Records supplied: Begin
==> flow/design.v (excerpt) <==
module fmad_fp32
  (
   input         clk,
   input         reset,
   input         req,
   input [31:0]  x,
   input [31:0]  y,
   input [31:0]  z,
   output [31:0] rslt,
   output [4:0]  flag
   );
Size in the first run: about 7700 cells after synthesis, roughly 140 I/O pins.
clock: 10.3 ns
lec_check: 0
abc_area: 1
cap_margin: 15
core_margin: 2
core_utilization: 67
cts_cluster_diameter: 307
cts_cluster_size: 100
place_density: 0.35
setup_slack_margin: 2.4
slew_margin: 20
tns_end_percent: 10
run.sh (not shown) runs the stock make flow with config.mk's settings and CLKGATE_MAP_FILE=.
The baseline did not get past 5_1_grt (GRT-0116).
Then changed:
Settings changed: ABC_AREA 1 to unset, CAP_MARGIN 15 to 20, CORE_UTILIZATION 67 to 65, CTS_CLUSTER_DIAMETER 307 to unset, CTS_CLUSTER_SIZE 100 to unset, PLACE_DENSITY 0.35 to unset, SETUP_SLACK_MARGIN 2.4 to unset, TNS_END_PERCENT 10 to unset.
Clock period 10.3 ns to 13.6 ns, I/O delays scaled along.
The new run completed and failed the layout checks on setup timing.
Die area came out higher by about 4%.
Area after synthesis rose by 0.88%.
Synthesized cell count went down by 15%.


## run 1
fmad_fp32 again, from the RTL that the note above started with.
==> flow/design.v (excerpt) <==
module fmad_fp32
  (
   input         clk,
   input         reset,
   input         req,
   input [31:0]  x,
   input [31:0]  y,
   input [31:0]  z,
   output [31:0] rslt,
   output [4:0]  flag
   );
Settings: LEC_CHECK=0, ABC_AREA=1, CAP_MARGIN=15, CORE_ASPECT_RATIO=0.9, CORE_MARGIN=2, CORE_UTILIZATION=72, CTS_CLUSTER_DIAMETER=201, CTS_CLUSTER_SIZE=72, SETUP_SLACK_MARGIN=2.84, SLEW_MARGIN=20; clock period 10.7 ns.
Run 1: it failed with a tool error in global routing, so there are no final results.
## Diff of input files: run 2 against run 1
# run 1
export LEC_CHECK = 0
export ABC_AREA = 1
export CAP_MARGIN = 15
export CORE_ASPECT_RATIO = 0.9
export CORE_MARGIN = 2
export CORE_UTILIZATION = 72
export CTS_CLUSTER_DIAMETER = 201
export CTS_CLUSTER_SIZE = 72
export SETUP_SLACK_MARGIN = 2.84
export SLEW_MARGIN = 20
create_clock -name core_clock -period 10.7 [get_ports {clk}]
# run 2
export LEC_CHECK = 0
export CAP_MARGIN = 20
export CORE_MARGIN = 2
export CORE_UTILIZATION = 40
export SLEW_MARGIN = 20
create_clock -name core_clock -period 17.5 [get_ports {clk}]
Findings:
Run 2 went all the way through synthesis, placement and routing and the layout is clean on timing, DRC and antenna. Number of standard cells after synthesis on run 2 is down relative to run 1. Re post-synthesis async set-or-reset flop share: no difference whatsoever between run 2 and run 1. Against run 1, total cells reported by yosys after synthesis in run 2 fell by more than 10%. Sequential fraction of the synthesis area, run 2 and run 1: higher on run 1.
Inputs modified between run 2 and run 3:
# run 2
export LEC_CHECK = 0
export CAP_MARGIN = 20
export CORE_MARGIN = 2
export CORE_UTILIZATION = 40
export SLEW_MARGIN = 20
create_clock -name core_clock -period 17.5 [get_ports {clk}]
# run 3
export LEC_CHECK = 0
export CAP_MARGIN = 10
export CORE_MARGIN = 2
export CORE_UTILIZATION = 72
export CTS_CLUSTER_SIZE = 36
export SLEW_MARGIN = 20
create_clock -name core_clock -period 14.6 [get_ports {clk}]
Compared with run 2, run 3 shows worst hold slack higher by 6.3 ps. Minimum clock period after layout: run 3 vs run 2 down 890 ps. Comparing run 3 and run 2, the lower layout-stage area growth over the synthesis result was measured on run 2. Comparing run 3 and run 2, the higher design area was measured on run 3. STATUS run=run 3 STAGES=ALL_DONE FINAL_CHECKS=FAILED CAUSE=setup timing. Looking at worst-case setup slack after placement across both flows, run 3 is the weaker of the two, with run 2 ahead.
> inputs changed (run 3 -> run 4)
# run 3
export LEC_CHECK = 0
export CAP_MARGIN = 10
export CORE_MARGIN = 2
export CORE_UTILIZATION = 72
export CTS_CLUSTER_SIZE = 36
export SLEW_MARGIN = 20
create_clock -name core_clock -period 14.6 [get_ports {clk}]
# run 4
export LEC_CHECK = 0
export ABC_AREA = 1
export CAP_MARGIN = 20
export CORE_ASPECT_RATIO = 1.34
export CORE_MARGIN = 2
export CORE_UTILIZATION = 72
export CTS_CLUSTER_SIZE = 10
export SETUP_SLACK_MARGIN = 0.59
export SLEW_MARGIN = 20
create_clock -name core_clock -period 2.09 [get_ports {clk}]
Findings:
- Among run 3 and run 4, the run that stopped before the end is run 4, and it is the only one.
- Run 4 did not finish; a tool error ended it in detailed placement.
- Run 4: row count higher than run 3
- For run 3, the main kind of combinational logic by area was AND-OR/OR-AND gates, unlike run 4, where it was simple AND/OR/NAND/NOR gates.
- Run 3 → run 4: overall die area fell 620 µm²; share of synthesized cell area in and, or, nand and nor gates rose 4.4 points; synthesized chip area reported by yosys fell about 0.9%.
- Net count of the mapped netlist, run 3 and run 4: lower on run 3
- Per the comparison of run 4 with run 3, placer's final routability congestion estimate rose by 17%; post-synthesis instance total climbed 1174; area share of and-or/or-and cells after synthesis increased 2.1 points; synthesized area divided by synthesized cell count -1.3 µm²; number of synthesized flops with an enable pin roughly the same.
v17:
// aib_rx_bert
module aib_rx_bert #(
parameter [0:0] BERT_BUF_MODE_EN = 1   
)
(
input         clk,               
input         rstn,              
input [  3:0] rx_rst_pulse,      
input [  3:0] rx_start_pulse,    
input [  3:0] seed_in_en,        
input [  5:0] chk3_lane_sel_ff,  
input [  5:0] chk2_lane_sel_ff,  
input [  5:0] chk1_lane_sel_ff,  
input [  5:0] chk0_lane_sel_ff,  
input [  2:0] chk3_ptrn_sel_ff,  
input [  2:0] chk2_ptrn_sel_ff,  
input [  2:0] chk1_ptrn_sel_ff,  
input [  2:0] chk0_ptrn_sel_ff,  
input [319:0] rx_bert_data_i,    
input         sdr_mode,          
input   [1:0] r_fifo_mode,       
input         m_gen2_mode,       
output reg [ 48:0] rbert_bit_cnt_ff,  
output     [ 15:0] biterr_cnt_chk3,   
output     [ 15:0] biterr_cnt_chk2,   
output     [ 15:0] biterr_cnt_chk1,   
output     [ 15:0] biterr_cnt_chk0,   
output     [127:0] rx_bert3_data,     
output     [127:0] rx_bert2_data,     
output     [127:0] rx_bert1_data,     
output     [127:0] rx_bert0_data,     
output     [  3:0] rbert_running_ff   
);
Size: ~7500 cells after synthesis, about 1200 flip-flops, roughly 1000 I/O pins, roughly 78000 um^2 of cells after synthesis.
Settings: LEC_CHECK=0, ABC_AREA=0, CAP_MARGIN=25, CELL_PAD_IN_SITES_DETAIL_PLACEMENT=0, CELL_PAD_IN_SITES_GLOBAL_PLACEMENT=3, CORE_MARGIN=4, CORE_UTILIZATION=38, CTS_CLUSTER_SIZE=50, GPL_ROUTABILITY_DRIVEN=0, GPL_TIMING_DRIVEN=1, HOLD_SLACK_MARGIN=0.28, MAX_ROUTING_LAYER=met4, MIN_ROUTING_LAYER=met1, PLACE_DENSITY_LB_ADDON=0.22, SETUP_SLACK_MARGIN=0.05, SLEW_MARGIN=40, TNS_END_PERCENT=55; clock period 10.8 ns.
run.sh (not shown) runs the stock make flow with config.mk's settings and CLKGATE_MAP_FILE=.
The following lists how v32 was set up differently from v17:
==> flow/config.mk <==
export PLATFORM = sky130hd
export DESIGN_NAME = aib_rx_bert
export DESIGN_NICKNAME = aib_rx_bert
export VERILOG_FILES = /design/flow/design.v
export SDC_FILE = /design/flow/constraint.sdc
export NUM_CORES = 4
export LEC_CHECK = 0
export CAP_MARGIN = 20
export CELL_PAD_IN_SITES_DETAIL_PLACEMENT = 0
export CELL_PAD_IN_SITES_GLOBAL_PLACEMENT = 0
export CORE_MARGIN = 8
export CORE_UTILIZATION = 70
export CTS_CLUSTER_SIZE = 15
export GPL_ROUTABILITY_DRIVEN = 1
export HOLD_SLACK_MARGIN = -0.0
export MAX_ROUTING_LAYER = met5
export PLACE_DENSITY_LB_ADDON = 0.22
export SETUP_SLACK_MARGIN = 1.41
export SLEW_MARGIN = 40
==> flow/constraint.sdc <==
create_clock -name core_clock -period 9.21 [get_ports {clk}]
set_input_delay 1.8420 -clock core_clock [delete_from_list [all_inputs] [get_ports {clk}]]
set_output_delay 1.8420 -clock core_clock [all_outputs]
set_load 0.01 [all_outputs]
==> results <==
Compared with v17, v32 instantiates a smaller number of standard cells. Between v17 and v32, the signed area change from the synthesized netlist to the final layout is lower for v32. Total wire length after detailed routing in v32 is about 2.7% higher than in v17. v32 ended up with met5 as its uppermost metal layer occupied by signal nets; v17 ended up with met4.
Edits applied to the flow inputs when going from v32 to v3:
==> flow/config.mk <==
export PLATFORM = sky130hd
export DESIGN_NAME = aib_rx_bert
export DESIGN_NICKNAME = aib_rx_bert
export VERILOG_FILES = /design/flow/design.v
export SDC_FILE = /design/flow/constraint.sdc
export NUM_CORES = 4
export LEC_CHECK = 0
export CAP_MARGIN = 20
export CORE_MARGIN = 2
export CORE_UTILIZATION = 72
export CTS_CLUSTER_SIZE = 96
export PLACE_DENSITY = 0.43
export SETUP_SLACK_MARGIN = -0.84
export SLEW_MARGIN = 20
==> flow/constraint.sdc <==
create_clock -name core_clock -period 9.35 [get_ports {clk}]
set_input_delay 1.8700 -clock core_clock [delete_from_list [all_inputs] [get_ports {clk}]]
set_output_delay 1.8700 -clock core_clock [all_outputs]
set_load 0.01 [all_outputs]
Notes after the runs:
- v3 never completed; the flow aborted with a tool error in 5_1_grt.
- When the final numbers for v32 and v3 were put side by side, the setup slack after placement turned out to be greater in v32.
- Die area, v3 vs v32: down by a little under 10%
- On number of resized instances in the post-cts repair step: between v32 and v3, it ends up higher for v32.
- [v3] routability-driven placement congestion ratio fell 0.62% relative to v32
- Looking only at number of cell rows, and setting everything else aside, the lower value of v32 and v3 goes to v3.
The following lists how v12 was set up differently from v3:
-- flow/config.mk --
<<< v3, line 9
export CORE_MARGIN = 2
export CORE_UTILIZATION = 72
export CTS_CLUSTER_SIZE = 96
export PLACE_DENSITY = 0.43
export SETUP_SLACK_MARGIN = -0.84
export SLEW_MARGIN = 20
>>> v12, line 9
export CORE_MARGIN = 2
export CORE_UTILIZATION = 56
export CTS_CLUSTER_SIZE = 97
export SLEW_MARGIN = 20
==> flow/constraint.sdc <==
create_clock -name core_clock -period 4.79 [get_ports {clk}]
set_input_delay 0.9580 -clock core_clock [delete_from_list [all_inputs] [get_ports {clk}]]
set_output_delay 0.9580 -clock core_clock [all_outputs]
set_load 0.01 [all_outputs]
==> comparison <==
v12 and v3: no clean run. Changes observed in v12 relative to v3: placed instance count now larger, number of cells upsized or downsized after cts went up. Area inside the core boundary went up by more than a quarter going from v3 to v12. Lower final RePlAce weighted congestion among v12 and v3: v12. Diff v3 -> v12: cell area after placement +4.0%; placed wire-length estimate after detailed placement shrank by 0.90%; pre-CTS setup slack went down by 2330 ps; level count of the clock H-tree moved up; fraction of the mapped netlist area in simple logic gates now sits at about the same level. Diff v3 -> v12 | buffer count from post-CTS setup fixing | increase of 32. Die size, v12 vs v3: up by more than a quarter.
Records supplied: End
> Instructions for the task: In the entries above, how many lines include the word "comparison"? Give only that number.

> Your response: 2